Marikana evictions: bail hearing postponed

Police arrests during evictions at Marikana settlement, Philippi East, Cape Town on 24 August 2014. Photo by Masixole Feni.

Daneel Knoetze

1 September 2014

Twelve men arrested for public violence, among other charges, while resisting evictions in Philippi East have been incarcerated for more than a week. Their case was again postponed at the Athlone Magistrates Court this morning. The accused will now remain in custody until 12 September, when their bail application will be heard.

The postponement was a disappointment for people who had traveled to the court in the hope of seeing their relatives released on bail. State prosecutors, who are opposing bail, argued that more time was needed to prepare before the bail application could be heard.

“This is terrible,” said Cynthia Heselu, moments after court bailiffs led her 27-year-old son, Yibanathi Heselu, and eleven others down to the court holding cells.

“I came to see my son. But, more importantly, I came to take him home. It is unjust that he has to endure being in prison for so long. He missed a whole week at work (as a Fidelity security guard) because of this arrest. Now we hear that it will be another two weeks. I cannot sleep at night.”

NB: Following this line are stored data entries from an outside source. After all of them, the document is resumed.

==> src/rtl/div_seq.sv <==
// rtl/div_seq.sv - multi-cycle restoring divider with start/ready/done handshake
//
// Purpose:
//   Produces the quotient and remainder of a / b. It resolves one quotient bit
//   per clock using a trial subtraction of the form
//   partial remainder + ~divisor + 1, where carry-out = 1 means no borrow.
//   A zero divisor is detected when the operands are accepted. In that case the
//   divider answers on the next cycle with q = all ones, r = a and the
//   div_zero flag set.
//
// Ports:
//   clk          rising-edge clock
//   rst          asynchronous active-high reset
//   start_in     division request, sampled only while ready_out = 1
//   a, b         dividend / divisor, captured on accept
//   ready_out    1 while idle
//   done_out     one-cycle pulse when q_out / r_out / div_zero_out are fresh
//   q_out        quotient, held until the next result load
//   r_out        remainder, held until the next result load
//   div_zero_out divisor was zero, held with the results
//
// Optional feature:
//   DIV_SIGNED_EN - treat a and b as two's complement. Operand magnitudes are
//   taken on accept and the core iterates unchanged. Quotient and remainder
//   signs are fixed on the same edge that loads the outputs.

module div_seq #(
   parameter int WIDTH = 4
) (
   input  logic             clk,
   input  logic             rst,
   input  logic             start_in,
   input  logic [WIDTH-1:0] a,
   input  logic [WIDTH-1:0] b,
   output logic             ready_out,
   output logic             done_out,
   output logic [WIDTH-1:0] q_out,
   output logic [WIDTH-1:0] r_out,
   output logic             div_zero_out
);

   localparam int CW = $clog2(WIDTH);

   typedef enum logic [1:0] {
      S_IDLE,
      S_CALC,
      S_DONE
   } state_t;

   state_t           state_q, state_d;
   logic [WIDTH-1:0] rem_q, rem_d;    // partial remainder
   logic [WIDTH-1:0] dvd_q, dvd_d;    // dividend shifting out, quotient shifting in
   logic [WIDTH-1:0] dsr_q, dsr_d;    // divisor (magnitude)
   logic [CW-1:0]    cnt_q, cnt_d;
   logic [WIDTH-1:0] q_q, q_d;
   logic [WIDTH-1:0] r_q, r_d;
   logic             dz_q, dz_d;
   logic             ready_q, ready_d;
   logic             done_q, done_d;

   logic [WIDTH:0]   rs;
   logic [WIDTH+1:0] sum;
   logic             c_out;
   logic             unused_sum_msb;
   logic [WIDTH-1:0] rem_next;
   logic [WIDTH-1:0] q_raw;
   logic [WIDTH-1:0] q_fix;
   logic [WIDTH-1:0] r_fix;
   logic [WIDTH-1:0] a_mag;
   logic [WIDTH-1:0] b_mag;

`ifdef DIV_SIGNED_EN
   logic             neg_q_q, neg_q_d;
   logic             neg_r_q, neg_r_d;
`endif

   // One restoring step. The sum is one bit wider than the WIDTH+1 operands,
   // so that its top bit is the carry-out of the trial subtraction.
   always_comb begin
      rs             = {rem_q, dvd_q[WIDTH-1]};
      sum            = {1'b0, rs} + {1'b0, ~{1'b0, dsr_q}} + (WIDTH+2)'(1);
      c_out          = sum[WIDTH+1];
      unused_sum_msb = sum[WIDTH];
      rem_next       = c_out ? sum[WIDTH-1:0] : rs[WIDTH-1:0];
      q_raw          = {dvd_q[WIDTH-2:0], c_out};
   end

   // Operand magnitudes on accept and sign fix-up on result load.
   always_comb begin
`ifdef DIV_SIGNED_EN
      a_mag = a[WIDTH-1] ? (~a + WIDTH'(1)) : a;
      b_mag = b[WIDTH-1] ? (~b + WIDTH'(1)) : b;
      q_fix = neg_q_q ? (~q_raw + WIDTH'(1)) : q_raw;
      r_fix = neg_r_q ? (~rem_next + WIDTH'(1)) : rem_next;
`else
      a_mag = a;
      b_mag = b;
      q_fix = q_raw;
      r_fix = rem_next;
`endif
   end

   always_comb begin
      state_d = state_q;
      rem_d   = rem_q;
      dvd_d   = dvd_q;
      dsr_d   = dsr_q;
      cnt_d   = cnt_q;
      q_d     = q_q;
      r_d     = r_q;
      dz_d    = dz_q;
`ifdef DIV_SIGNED_EN
      neg_q_d = neg_q_q;
      neg_r_d = neg_r_q;
`endif

      case (state_q)
         S_IDLE: begin
            if (start_in) begin
               dz_d  = 1'b0;
               rem_d = '0;
               dvd_d = a_mag;
               dsr_d = b_mag;
               cnt_d = CW'(WIDTH - 1);
`ifdef DIV_SIGNED_EN
               neg_q_d = a[WIDTH-1] ^ b[WIDTH-1];
               neg_r_d = a[WIDTH-1];
`endif
               if (b == '0) begin
                  // Zero divisor: answer immediately, skip the iterations.
                  q_d     = '1;
                  r_d     = a;
                  dz_d    = 1'b1;
                  state_d = S_DONE;
               end else begin
                  state_d = S_CALC;
               end
            end
         end

         S_CALC: begin
            rem_d = rem_next;
            dvd_d = q_raw;
            cnt_d = cnt_q - CW'(1);
            if (cnt_q == '0) begin
               q_d     = q_fix;
               r_d     = r_fix;
               state_d = S_DONE;
            end
         end

         S_DONE: begin
            state_d = S_IDLE;
         end

         default: begin
            state_d = S_IDLE;
         end
      endcase

      // Handshake outputs are registered and track the state being entered.
      ready_d = (state_d == S_IDLE);
      done_d  = (state_d == S_DONE);
   end

   always_ff @(posedge clk or posedge rst) begin
      if (rst) begin
         state_q <= S_IDLE;
         rem_q   <= '0;
         dvd_q   <= '0;
         dsr_q   <= '0;
         cnt_q   <= '0;
         q_q     <= '0;
         r_q     <= '0;
         dz_q    <= 1'b0;
         ready_q <= 1'b1;
         done_q  <= 1'b0;
`ifdef DIV_SIGNED_EN
         neg_q_q <= 1'b0;
         neg_r_q <= 1'b0;
`endif
      end else begin
         state_q <= state_d;
         rem_q   <= rem_d;
         dvd_q   <= dvd_d;
         dsr_q   <= dsr_d;
         cnt_q   <= cnt_d;
         q_q     <= q_d;
         r_q     <= r_d;
         dz_q    <= dz_d;
         ready_q <= ready_d;
         done_q  <= done_d;
`ifdef DIV_SIGNED_EN
         neg_q_q <= neg_q_d;
         neg_r_q <= neg_r_d;
`endif
      end
   end

   assign ready_out    = ready_q;
   assign done_out     = done_q;
   assign q_out        = q_q;
   assign r_out        = r_q;
   assign div_zero_out = dz_q;

endmodule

Heselu said her son was not involved in the land occupation which resulted in evictions, violent protests and arrests off Sheffield Road in Philippi East on 22 August.

“He lives in a backyard in Bekela, with his wife. He works hard and now he’s losing a lot of money because he cannot report for work. How is this justice?”

Andile Lili, a leader of Ses’khona Peoples Rights Movement, was at court this morning. Around fifty of the movement’s supporters gathered outside the courtroom in support of those arrested.

He stressed that Ses’khona was there in a supportive capacity, and that the land occupation in August was not orchestrated by the movement.

The City of Cape Town has claimed that Ses’khona purposefully encouraged shackdwellers to settle on the land as part of a political strategy to destabilise the ruling DA in the province and city.